* Work to complete: Find the line in the entries below that contains "8-bit binary-select mux". Repeat it exactly, and every line after it through the line that contains "1-bit logical AND (not".

Stored data entries
<file path="config.mk">
export PLATFORM = sky130hd
export DESIGN_NAME = pfcs_top
export DESIGN_NICKNAME = d
export VERILOG_FILES = /design/src/pfcs_pkg.sv /design/src/pfcs_flash_store.sv /design/src/pfcs_top.sv
export VERILOG_INCLUDE_DIRS = /design/src /design/src/src
export SDC_FILE = /design/constraint.sdc
export NUM_CORES = 1
export LEC_CHECK = 0
export BUFFER_PORTS_ARGS = -buffer_cell sky130_fd_sc_hd__buf_2
export CORE_UTILIZATION = 40
export DETAILED_ROUTE_END_ITERATION = 8
export GPL_TIMING_DRIVEN = 0
export HOLD_SLACK_MARGIN = 0.15
export PLACE_DENSITY = 0.56
export REMOVE_ABC_BUFFERS = 1
export SYNTH_ARGS = -nofsm -noshare
export SYNTH_HDL_FRONTEND = slang
export SYNTH_SLANG_ARGS = --single-unit
</file>
<file path="constraint.sdc">
create_clock -name clk_i -period 2.85 [get_ports clk_i]
set_clock_uncertainty 0.05 [all_clocks]
set_input_delay 0.1425 -clock clk_i [delete_from_list [all_inputs] [get_ports clk_i]]
set_output_delay 0.1425 -clock clk_i [all_outputs]
set_load 0.005 [all_outputs]
</file>
<file path="src/pfcs_cfg.svh">
// constants for the pin function configuration store
`ifndef PFCS_CFG_SVH
`define PFCS_CFG_SVH

`define PFCS_CMD_MULTI_PIN_CFG 8'hF9
`define PFCS_CMD_STORE_DEFAULT 8'h11
`define PFCS_CMD_STORE_USER 8'h15

`define PFCS_BIT_REMOTE_SRC 0
`define PFCS_BIT_RESERVED 1
`define PFCS_BIT_PG_EN 2
`define PFCS_BIT_EXT_REF 3
`define PFCS_BIT_TRACK 4
`define PFCS_BIT_PG_HIGHZ 5
`define PFCS_BIT_MODE_LO 6
`define PFCS_BIT_MODE_HI 7

`define PFCS_CFG_DEF_STANDALONE 8'h04
`define PFCS_CFG_DEF_LOADSHARE 8'h86
`define PFCS_OTHER_DEF 8'h00

`define PFCS_SET_WORDS 4
`define PFCS_IDX_W 2
`define PFCS_IDX_LAST 2'h3
`define PFCS_IDX_CFG 2'h0

`define PFCS_STORE_WAIT_MS 5
`define PFCS_CLK_HZ 20000000

`endif

</file>
<file path="src/pfcs_pkg.sv">
// types of the pin function configuration store
package pfcs_pkg;
    typedef enum logic [1:0] {
        PFCS_ST_STRAP,
        PFCS_ST_LOAD,
        PFCS_ST_IDLE,
        PFCS_ST_STORE
    } pfcs_state_t;

    typedef logic [7:0] pfcs_byte_t;
endpackage

</file>
<file path="src/pfcs_flash_store.sv">
// non-volatile settings sets: factory default and user area
`timescale 1ns/1ps
`include "pfcs_cfg.svh"
module pfcs_flash_store (
    input wire logic clk_i,
    input wire logic erase_n_i,
    input wire logic ce_i,
    input wire logic loadshare_i,
    input wire logic rd_user_i,
    input wire logic [`PFCS_IDX_W-1:0] rd_idx_i,
    output logic [7:0] rd_data_o,
    input wire logic wr_en_i,
    input wire logic [`PFCS_IDX_W-1:0] wr_idx_i,
    input wire logic [7:0] wr_data_i,
    input wire logic commit_i,
    output logic user_valid_o
);
    logic [7:0] user_mem_r [`PFCS_SET_WORDS];
    logic user_valid_r;

    // factory set, fixed, no write path
    function automatic logic [7:0] default_word(input logic [`PFCS_IDX_W-1:0] idx,
                                                input logic ls);
        if (idx == `PFCS_IDX_CFG) begin
            default_word = ls ? `PFCS_CFG_DEF_LOADSHARE : `PFCS_CFG_DEF_STANDALONE;
        end else begin
            default_word = `PFCS_OTHER_DEF;
        end
    endfunction

    always_ff @(posedge clk_i) begin
        if (ce_i && wr_en_i) begin
            user_mem_r[wr_idx_i] <= wr_data_i;
        end
    end

    // user area empty until a store completes
    always_ff @(posedge clk_i or negedge erase_n_i) begin
        if (!erase_n_i) begin
            user_valid_r <= 1'b0;
        end else if (ce_i && commit_i) begin
            user_valid_r <= 1'b1;
        end
    end

    assign rd_data_o = rd_user_i ? user_mem_r[rd_idx_i] : default_word(rd_idx_i, loadshare_i);
    assign user_valid_o = user_valid_r;
endmodule

</file>
<file path="src/pfcs_top.sv">
// pin function configuration decoder and settings loader
// Notes on behaviour
// - bit 0 picks pin or bus on/off
// - pin pulled opposite its active level when bit 0 picks pin
// - bit 2 enables good output, bit 5 drive
// - variant fixes bits 7 and 1
// - factory word 0x04 or 0x86 by variant
// - host writes new word, functions follow
// - two sets, user set wins
// - boot loads default if user empty
// - store copies RAM to user area
// - store default command refused
// - word reached as command 0xF9
// - send byte acted on only with PEC
`timescale 1ns/1ps
`include "pfcs_cfg.svh"
module pfcs_top (
    input wire logic clk_i,
    input wire logic rst_n_i,
    input wire logic ce_i,
    input wire logic flash_erase_n_i,
    input wire logic droop_load_share_variant_i,
    input wire logic cmd_valid_i,
    input wire logic cmd_write_i,
    input wire logic cmd_send_byte_i,
    input wire logic cmd_pec_ok_i,
    input wire logic [7:0] cmd_code_i,
    input wire logic [7:0] cmd_data_i,
    output logic cmd_ready_o,
    output logic rsp_valid_o,
    output logic rsp_refused_o,
    output logic [7:0] rsp_data_o,
    input wire logic bus_on_i,
    input wire logic remote_pin_i,
    input wire logic remote_active_high_i,
    input wire logic power_good_i,
    output logic unit_on_o,
    output logic secondary_remote_on_off_source_o,
    output logic remote_pull_up_en_o,
    output logic remote_pull_down_en_o,
    output logic output_good_indicator_o,
    output logic output_good_indicator_oe_o,
    output logic [7:0] multi_pin_function_config_o,
    output logic boot_done_o,
    output logic user_set_loaded_o
);
    pfcs_pkg::pfcs_state_t state_r;
    logic [`PFCS_IDX_W-1:0] idx_r;
    logic [7:0] ram_r [`PFCS_SET_WORDS];
    logic loadshare_r;
    logic user_loaded_r;
    logic [7:0] flash_rd;
    logic user_valid;
    logic take;
    logic is_cfg_wr;
    logic is_cfg_rd;
    logic is_store_user;
    logic is_store_def;
    logic wr_ok;
    logic [7:0] cfg;

    // listed codes only: no tracking/ext ref, mode and reserved follow variant
    function automatic logic cfg_code_ok(input logic [7:0] c, input logic ls);
        logic mode_ok;
        mode_ok = ls ? (c[`PFCS_BIT_MODE_HI] && !c[`PFCS_BIT_MODE_LO] && c[`PFCS_BIT_RESERVED])
                     : (!c[`PFCS_BIT_MODE_HI] && !c[`PFCS_BIT_MODE_LO]
                        && !c[`PFCS_BIT_RESERVED]);
        cfg_code_ok = mode_ok && !c[`PFCS_BIT_TRACK] && !c[`PFCS_BIT_EXT_REF]
                      && !(c[`PFCS_BIT_PG_HIGHZ] && !c[`PFCS_BIT_PG_EN]);
    endfunction

    assign cfg = ram_r[`PFCS_IDX_CFG];
    assign cmd_ready_o = (state_r == pfcs_pkg::PFCS_ST_IDLE);
    assign take = ce_i && cmd_valid_i && cmd_ready_o;
    assign is_cfg_wr = cmd_write_i && !cmd_send_byte_i
                       && (cmd_code_i == `PFCS_CMD_MULTI_PIN_CFG);
    assign is_cfg_rd = !cmd_write_i && !cmd_send_byte_i
                       && (cmd_code_i == `PFCS_CMD_MULTI_PIN_CFG);
    assign is_store_user = cmd_send_byte_i && cmd_pec_ok_i
                           && (cmd_code_i == `PFCS_CMD_STORE_USER);
    assign is_store_def = cmd_send_byte_i && (cmd_code_i == `PFCS_CMD_STORE_DEFAULT);
    assign wr_ok = is_cfg_wr && cfg_code_ok(cmd_data_i, loadshare_r);

    pfcs_flash_store u_flash (
        .clk_i(clk_i),
        .erase_n_i(flash_erase_n_i),
        .ce_i(ce_i),
        .loadshare_i(loadshare_r),
        .rd_user_i(user_valid),
        .rd_idx_i(idx_r),
        .rd_data_o(flash_rd),
        .wr_en_i(state_r == pfcs_pkg::PFCS_ST_STORE),
        .wr_idx_i(idx_r),
        .wr_data_i(ram_r[idx_r]),
        .commit_i((state_r == pfcs_pkg::PFCS_ST_STORE) && (idx_r == `PFCS_IDX_LAST)),
        .user_valid_o(user_valid)
    );

    // sequencer: strap, boot load, idle, store
    always_ff @(posedge clk_i or negedge rst_n_i) begin
        if (!rst_n_i) begin
            state_r <= pfcs_pkg::PFCS_ST_STRAP;
            idx_r <= '0;
        end else if (ce_i) begin
            unique case (state_r)
                pfcs_pkg::PFCS_ST_STRAP: begin
                    state_r <= pfcs_pkg::PFCS_ST_LOAD;
                    idx_r <= '0;
                end
                pfcs_pkg::PFCS_ST_LOAD: begin
                    idx_r <= idx_r + 1'b1;
                    if (idx_r == `PFCS_IDX_LAST) begin
                        state_r <= pfcs_pkg::PFCS_ST_IDLE;
                    end
                end
                pfcs_pkg::PFCS_ST_IDLE: begin
                    idx_r <= '0;
                    if (take && is_store_user) begin
                        state_r <= pfcs_pkg::PFCS_ST_STORE;
                    end
                end
                pfcs_pkg::PFCS_ST_STORE: begin
                    idx_r <= idx_r + 1'b1;
                    if (idx_r == `PFCS_IDX_LAST) begin
                        state_r <= pfcs_pkg::PFCS_ST_IDLE;
                    end
                end
            endcase
        end
    end

    // variant strap caught after reset release
    always_ff @(posedge clk_i or negedge rst_n_i) begin
        if (!rst_n_i) begin
            loadshare_r <= 1'b0;
        end else if (ce_i && state_r == pfcs_pkg::PFCS_ST_STRAP) begin
            loadshare_r <= droop_load_share_variant_i;
        end
    end

    // which set was loaded at boot
    always_ff @(posedge clk_i or negedge rst_n_i) begin
        if (!rst_n_i) begin
            user_loaded_r <= 1'b0;
        end else if (ce_i && state_r == pfcs_pkg::PFCS_ST_STRAP) begin
            user_loaded_r <= user_valid;
        end
    end

    // working RAM: filled at boot, config word host-writable
    always_ff @(posedge clk_i or negedge rst_n_i) begin
        if (!rst_n_i) begin
            for (int i = 0; i < `PFCS_SET_WORDS; i++) begin
                ram_r[i] <= 8'h00;
            end
        end else if (ce_i) begin
            if (state_r == pfcs_pkg::PFCS_ST_LOAD) begin
                ram_r[idx_r] <= flash_rd;
            end else if (take && wr_ok) begin
                ram_r[`PFCS_IDX_CFG] <= cmd_data_i;
            end
        end
    end

    // answer one cycle after a request is taken
    always_ff @(posedge clk_i or negedge rst_n_i) begin
        if (!rst_n_i) begin
            rsp_valid_o <= 1'b0;
            rsp_refused_o <= 1'b0;
            rsp_data_o <= 8'h00;
        end else if (ce_i) begin
            rsp_valid_o <= take;
            if (take) begin
                rsp_refused_o <= !(wr_ok || is_cfg_rd || is_store_user);
                rsp_data_o <= is_cfg_rd ? cfg : 8'h00;
            end
        end
    end

    // functions selected by the live config word
    always_comb begin
        unit_on_o = cfg[`PFCS_BIT_REMOTE_SRC]
                    ? (remote_pin_i == remote_active_high_i) : bus_on_i;
        secondary_remote_on_off_source_o = cfg[`PFCS_BIT_REMOTE_SRC];
        remote_pull_up_en_o = cfg[`PFCS_BIT_REMOTE_SRC] && !remote_active_high_i;
        remote_pull_down_en_o = cfg[`PFCS_BIT_REMOTE_SRC] && remote_active_high_i;
        // active low indicator; high-z mode releases when good
        if (!cfg[`PFCS_BIT_PG_EN]) begin
            output_good_indicator_o = 1'b1;
            output_good_indicator_oe_o = 1'b0;
        end else if (cfg[`PFCS_BIT_PG_HIGHZ]) begin
            output_good_indicator_o = 1'b1;
            output_good_indicator_oe_o = !power_good_i;
        end else begin
            output_good_indicator_o = !power_good_i;
            output_good_indicator_oe_o = 1'b1;
        end
    end

    assign multi_pin_function_config_o = cfg;
    assign boot_done_o = (state_r == pfcs_pkg::PFCS_ST_IDLE)
                         || (state_r == pfcs_pkg::PFCS_ST_STORE);
    assign user_set_loaded_o = user_loaded_r;
endmodule

</file>
# Yosys cells after proc, flatten, opt, wreduce, memory -nomap -nowiden
# Memories as Yosys holds them, arrays and structs flattened.
# Cells that the tools add are included.
# word_totals
register_bits	49
ram_bits	32
out_inout_bits	27
n_memories	1
# memory_table
memory	depth	width	read_ports	rd_ports_with_merged_regs	wr	line_no	source
u_flash.user_mem_r	4	8	1	0	1	pfcs_flash_store.sv:18	logic [7:0] user_mem_r [`PFCS_SET_WORDS];
# classes
add_sub_neg	1
magnitude_cmp	2
n_eq_ne	9
mux	24
bitwise_logic	1
reduce_logical	50
# op_table
cell	count
8-bit two-way mux	9
32-bit bitwise mux	1
1-bit logical AND	26
8-bit binary-select mux with 2-bit select	1
8-bit demux with 2-bit select	1
1-bit logical NOT	12
8-bit by 5-bit equality test with 1-bit output (second input constant)	1
8-bit equality test (second input constant)	1
1-bit two-way mux	8
2-bit equality test (second input constant)	3
2-bit case mux with 3 select lines	1
2-bit AND reduction	3
2-bit logical NOT	2
2-bit two-way mux	2
2-bit by 1-bit != test with 1-bit output (second input constant)	2
2-bit case mux with 2 select lines	1
2-bit OR reduction	2
3-bit >= comparator (second input constant)	1
1-bit logical OR	3
3-bit by 1-bit less-than comparator with 1-bit output (second input constant)	1
2-bit NOT with 3-bit output	1
3-bit AND reduction	1
2-bit by 1-bit adder with 2-bit output (second input constant)	1
2-bit by 1-bit equality test with 1-bit output (second input constant)	1
other kinds (2)	2

# Longest topological paths before layout
# logic_depth
ltp_word	11
mapped_depth	9
mapped_depth_nobuf	6

# Hierarchy
# Synthesis repeated with hierarchy kept, for this count alone.
# hier_totals
cells_unflattened	266
area_unflattened_um2	3857.4
# modules_own_cells
mod	n_inst	cells_per_inst	area_each_um2	seq_area_each_um2
pfcs_top	1	195	2507.4	1201.2
pfcs_flash_store	1	71	1350.0	985.9

# Least setup slack after synthesis
# No wires, ideal clock.
# synth_path
kind	register to register
startpoint	reg idx_r[1]
endpoint	reg ram_r (netlist bit multi_pin_function_config_o[0])
arrival_time_ns	2.099
t_required_ns	2.675
slack_ns	0.576
stages_incl_launch_ff	9
path_buffers	3
period_less_slack_ns	2.274
cell_sequence	dfrtp_1 > clkbuf_1 > buf_1 > inv_1 > ha_1 > and4b_1 > clkbuf_1 > a22o_1 > mux2_2
# synth_between
elab_chain_cells	7
# synth_lines
element	line_no	source
start, declared	pfcs_top.sv:48	logic [`PFCS_IDX_W-1:0] idx_r;
start signal, assigned	pfcs_top.sv:111	idx_r <= idx_r + 1'b1;
start signal, assigned	pfcs_top.sv:123	idx_r <= idx_r + 1'b1;
2-bit NOT with 3-bit output (not written as such)	pfcs_top.sv:158	ram_r[idx_r] <= flash_rd;
3-bit >= comparator (not written as such) or 3-bit by 1-bit less-than comparator with 1-bit output (tied branches)	pfcs_top.sv:158	
1-bit logical AND (not written as such)	pfcs_top.sv:158	
8-bit two-way mux (not written as such)	pfcs_top.sv:158	
8-bit demux with 2-bit select	pfcs_top.sv:158	
32-bit bitwise mux *	pfcs_top.sv:158	
8-bit two-way mux *	pfcs_top.sv:157	if (state_r == pfcs_pkg::PFCS_ST_LOAD) begin
end signal, assigned by index	pfcs_top.sv:158	
end signal, assigned by index	pfcs_top.sv:160	ram_r[`PFCS_IDX_CFG] <= cmd_data_i;
end, declared	pfcs_top.sv:49	logic [7:0] ram_r [`PFCS_SET_WORDS];
# Mark *: on every way between the ends. The rest lies on a longest branch, timed or not.
# A chain may end at the register's enable or synchronous reset.

# Worst setup path after layout
# layout_path
startpoint	reg state_r[0]
endpoint	reg ram_r (netlist bit multi_pin_function_config_o[4])
# layout_between
elab_chain_cells	5
# layout_lines
element	line_no	source
start, declared	pfcs_top.sv:47	pfcs_pkg::pfcs_state_t state_r;
start signal, assigned	pfcs_top.sv:102	state_r <= pfcs_pkg::PFCS_ST_STRAP;
start signal, assigned	pfcs_top.sv:107	state_r <= pfcs_pkg::PFCS_ST_LOAD;
start signal, assigned	pfcs_top.sv:113	state_r <= pfcs_pkg::PFCS_ST_IDLE;
2-bit equality test	pfcs_top.sv:73	assign cmd_ready_o = (state_r == pfcs_pkg::PFCS_ST_IDLE);
1-bit logical AND	pfcs_top.sv:74	assign take = ce_i && cmd_valid_i && cmd_ready_o;
1-bit logical AND	pfcs_top.sv:159	end else if (take && wr_ok) begin
2-bit nonzero test (no source line)	n/a	
2-bit AND reduction (no source line)	n/a	
# Parallel ways exist; a longest one is shown, timed or not.

==> summary.txt <==
Unrepaired setup endpoints after global routing - no
DR WL met2 - 3780 um
Die ar. - 0.00941 mm2
Worst-path clk slew - 0.08 ns
Top layer in use - met4
Global route overflow - 0
Cell Pwr Density - 992 mW/mm2
Die height - 97.0 um
Fmax achieved - 389 MHz
Initial Util - 41.4%
Distinct cells, synth - 45
Post-CTS setup buffers - 0
Tcrit/Tclk final - 90.2%
Pin count of the biggest net entering global routing - 49
CTS root buf - clkbuf_8
Cell Area, Synth - 0.00361 mm2
Vias in the first global route - 2,370
# IOs - 56
Final Slew Violations - 0
Vias per cell - 5.33
Metal1 wirelength - 3660 um
Setup-failing EPs final - 0
Seq/Total Area, Yosys - 60.6%
Initial DRT Pass Iterations - 4
Total global-route track usage - 18.4%
Least-Margin Pin Slew - 1.10 ns
RePlAce Congestion - 0.738
Clock Sinks - 81
Post-route DRC - 0
WS Path Type - flop to flop
TritonCTS clock tree - yes
Buffers on Ports - 55
Chip width - 97.0 um
Final hold violations - 0
Total power - 4.19 mW
Routed Antenna Nets - 0
Core Util, Final - 48.5%
Initial DRC count - 91
Gate Count Post-Synth - 269
Fraction of layout cells with a size suffix above 1 - 30.7%
# Max-Cap Violations - 0
Worst reg-to-reg setup slack - 0.28 ns
Maximum vdd drop - 0.311 mV
Leak Pwr - 1.80 nW
Clock Tree Buf Depth - 2
Hold/Removal Path Class - input pin to flop
Layout Nets - 354
Worst Path Required - 3.04 ns
Area growth syn-to-layout - 17.2%
Cell Rows - 34
Final min period - 2.57 ns
Status - finished clean
Placed insts - 408
DR WL met3 - 278 um
Antenna violations before repair - 0
Total CTS buffers - 9
Dpl hpwl - 5290 um
Data arrival, critical path - 2.76 ns
Skew-Pair Late Insertion Delay - 0.35 ns
Flops & latches, synth - 81
Syn Area/Cell - 13.4 um2
H-tree levels - 3
Synth warn - 0
Detailed Route WL - 7900 um
CORE AREA - 0.00872 mm2
Total negative slack - 0 ns
Most common cell after layout, fill and taps aside - buf_2
Crit Path Max Fanout - 14
Routed length per instance - 18.2 um
# diodes - 0
Commonest non-fill, non-tap cells in the layout - buf_2 (55), dfrtp_1 (48), nand2_1 (40), edfxtp_1 (32), o21ai_0 (31)
CP endpoint kind - flop
Final std cells w/o fill - 434
First-pass GRT wire length - 12,900 um
Max transition margin - 26.7%
CP startpoint kind - flop
Via count - 2,314
-- state kept, by name, summed over array words and instances, names as in the netlist --
register / flops
loadshare_r: 1
rsp_valid_o: 1
ram_r: 24
u_flash.user_mem_r: 32
user_set_loaded_o: 1
rsp_data_o: 8
multi_pin_function_config_o: 8
state_r: 2
idx_r: 2
u_flash.user_valid_o: 1
rsp_refused_o: 1
-- Yosys cell counts (all sizes together) --
master   instances  area, um2
dfrtp           49       1230
nand2           40        150
edfxtp          32        961
o21ai           31        155
mux4            16        360
a22o            12        105
buf             12       81.3
clkbuf          12       45.0
mux2            11        124
inv              6       22.5
ha               4       50.1
nand3            4       20.0
nor2             4       15.0
a21oi            3       15.0
nor2b            3       18.8
mux2i            2       20.0
nand3b           2       15.0
nand4b           2       23.8
nor3             2       10.0
a2111oi          1       8.76
a21boi           1       7.51
a31o             1       8.76
a31oi            1       6.26
and2             1       6.26
and3             1       6.26
and3b            1       8.76
and4             1       8.76
and4b            1       10.0
nand2b           1       6.26
nand4            1       6.26
nor3b            1       7.51
nor4b            1       8.76
o221ai           1       8.76
o22ai            1       20.0
o31ai            1       7.51
o41ai            1       8.76
or2              1       6.26
or3b             1       8.76
or4              1       11.3
or4bb            1       11.3
xnor2            1       8.76
-- per-stage QoR --
step | hold slack, ns | setup slack [ns] | instance area (um2)
5_1_grt | 0.188 | 0.0627 | 4230
4_1_cts | 0.154 | 0.258 | 4230
6_report | 0.169 | 0.279 | 4230
3_3_place_gp | -0.128 | -0.0101 | 3890
2_1_floorplan | -0.203 | 0.596 | 3480
3_5_place_dp | -0.123 | 0.0337 | 3890
-- per-layer routing --
layer  global-route usage [%]  vias up
met1                     24.7     1132
met2                     29.6       64
met5                        0        -
met3                     2.53       13
met4                     8.96        0
li1                         -     1105
-- cell type report --
type	count	area [um2]
Multi-Input combinational cell	158	1270
Clock buffer	10	128
Fill cell	755	4490
Clock inverter	6	106
Inverter	6	22.5
Timing Repair Buffer	65	375
Tap cell	108	135
Sequential cell	81	2190
-- report_power, final --
| group | total [mW] | switching, mW | internal, mW | leakage [nW] |
|---|---|---|---|---|
| sequential | 2.06 | 0.358 | 1.70 | 0.911 |
| clock | 0.981 | 0.403 | 0.578 | 0.116 |
| combinational | 1.16 | 0.555 | 0.602 | 0.773 |
| total | 4.19 | 1.32 | 2.88 | 1.80 |
-- final timing paths --
check	to	cells after the start	startpoint
setup / recovery	multi_pin_function_config_o[4]	4	state_r[0]
max in group asynchronous	idx_r[0]	2	rst_n_i
hold / removal	multi_pin_function_config_o[1]	4	cmd_data_i[7]
hold reg to reg	ram_r[21]	2	ram_r[21]
min in group asynchronous	rsp_data_o[6]	2	rst_n_i
setup reg to reg	multi_pin_function_config_o[4]	4	state_r[0]
-- critical path, stage by stage (launching register included) --
cell,delay (ns)
dfrtp_1,0.54
nand4b_2,0.50
or4_4,0.67
o22ai_4,0.32
mux2_2,0.38
-- cell families (layout without fill, tap and decap cells) --
| logic type | count (synthesis) | count (layout) | synth area share, % |
|---|---|---|---|
| AND/OR/NAND/NOR | 70 | 70 | 9.95 |
| XOR/XNOR | 1 | 1 | 0.243 |
| AO/OA/AOI/OAI | 54 | 54 | 9.74 |
| multiplexers | 29 | 29 | 14.0 |
| buffers and inverters | 30 | 87 | 4.12 |
| adder cells (fa/ha/maj) | 4 | 4 | 1.39 |
| flip-flops | 81 | 81 | 60.6 |
-- what timing repair did --
| action | 4_1_cts | 5_1_grt |
|---|---|---|
| endpoints found under the setup margin | 3 | 0 |
| hold buffers | 10 | 0 |
| hold endpoints to repair | 58 | 0 |
| gates resized for setup | 1 | 0 |
No activity file was read; power rests on OpenSTA's default activity.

* Written reply:
8-bit binary-select mux with 2-bit select	1
8-bit demux with 2-bit select	1
1-bit logical NOT	12
8-bit by 5-bit equality test with 1-bit output (second input constant)	1
8-bit equality test (second input constant)	1
1-bit two-way mux	8
2-bit equality test (second input constant)	3
2-bit case mux with 3 select lines	1
2-bit AND reduction	3
2-bit logical NOT	2
2-bit two-way mux	2
2-bit by 1-bit != test with 1-bit output (second input constant)	2
2-bit case mux with 2 select lines	1
2-bit OR reduction	2
3-bit >= comparator (second input constant)	1
1-bit logical OR	3
3-bit by 1-bit less-than comparator with 1-bit output (second input constant)	1
2-bit NOT with 3-bit output	1
3-bit AND reduction	1
2-bit by 1-bit adder with 2-bit output (second input constant)	1
2-bit by 1-bit equality test with 1-bit output (second input constant)	1
other kinds (2)	2

# Longest topological paths before layout
# logic_depth
ltp_word	11
mapped_depth	9
mapped_depth_nobuf	6

# Hierarchy
# Synthesis repeated with hierarchy kept, for this count alone.
# hier_totals
cells_unflattened	266
area_unflattened_um2	3857.4
# modules_own_cells
mod	n_inst	cells_per_inst	area_each_um2	seq_area_each_um2
pfcs_top	1	195	2507.4	1201.2
pfcs_flash_store	1	71	1350.0	985.9

# Least setup slack after synthesis
# No wires, ideal clock.
# synth_path
kind	register to register
startpoint	reg idx_r[1]
endpoint	reg ram_r (netlist bit multi_pin_function_config_o[0])
arrival_time_ns	2.099
t_required_ns	2.675
slack_ns	0.576
stages_incl_launch_ff	9
path_buffers	3
period_less_slack_ns	2.274
cell_sequence	dfrtp_1 > clkbuf_1 > buf_1 > inv_1 > ha_1 > and4b_1 > clkbuf_1 > a22o_1 > mux2_2
# synth_between
elab_chain_cells	7
# synth_lines
element	line_no	source
start, declared	pfcs_top.sv:48	logic [`PFCS_IDX_W-1:0] idx_r;
start signal, assigned	pfcs_top.sv:111	idx_r <= idx_r + 1'b1;
start signal, assigned	pfcs_top.sv:123	idx_r <= idx_r + 1'b1;
2-bit NOT with 3-bit output (not written as such)	pfcs_top.sv:158	ram_r[idx_r] <= flash_rd;
3-bit >= comparator (not written as such) or 3-bit by 1-bit less-than comparator with 1-bit output (tied branches)	pfcs_top.sv:158	
1-bit logical AND (not written as such)	pfcs_top.sv:158	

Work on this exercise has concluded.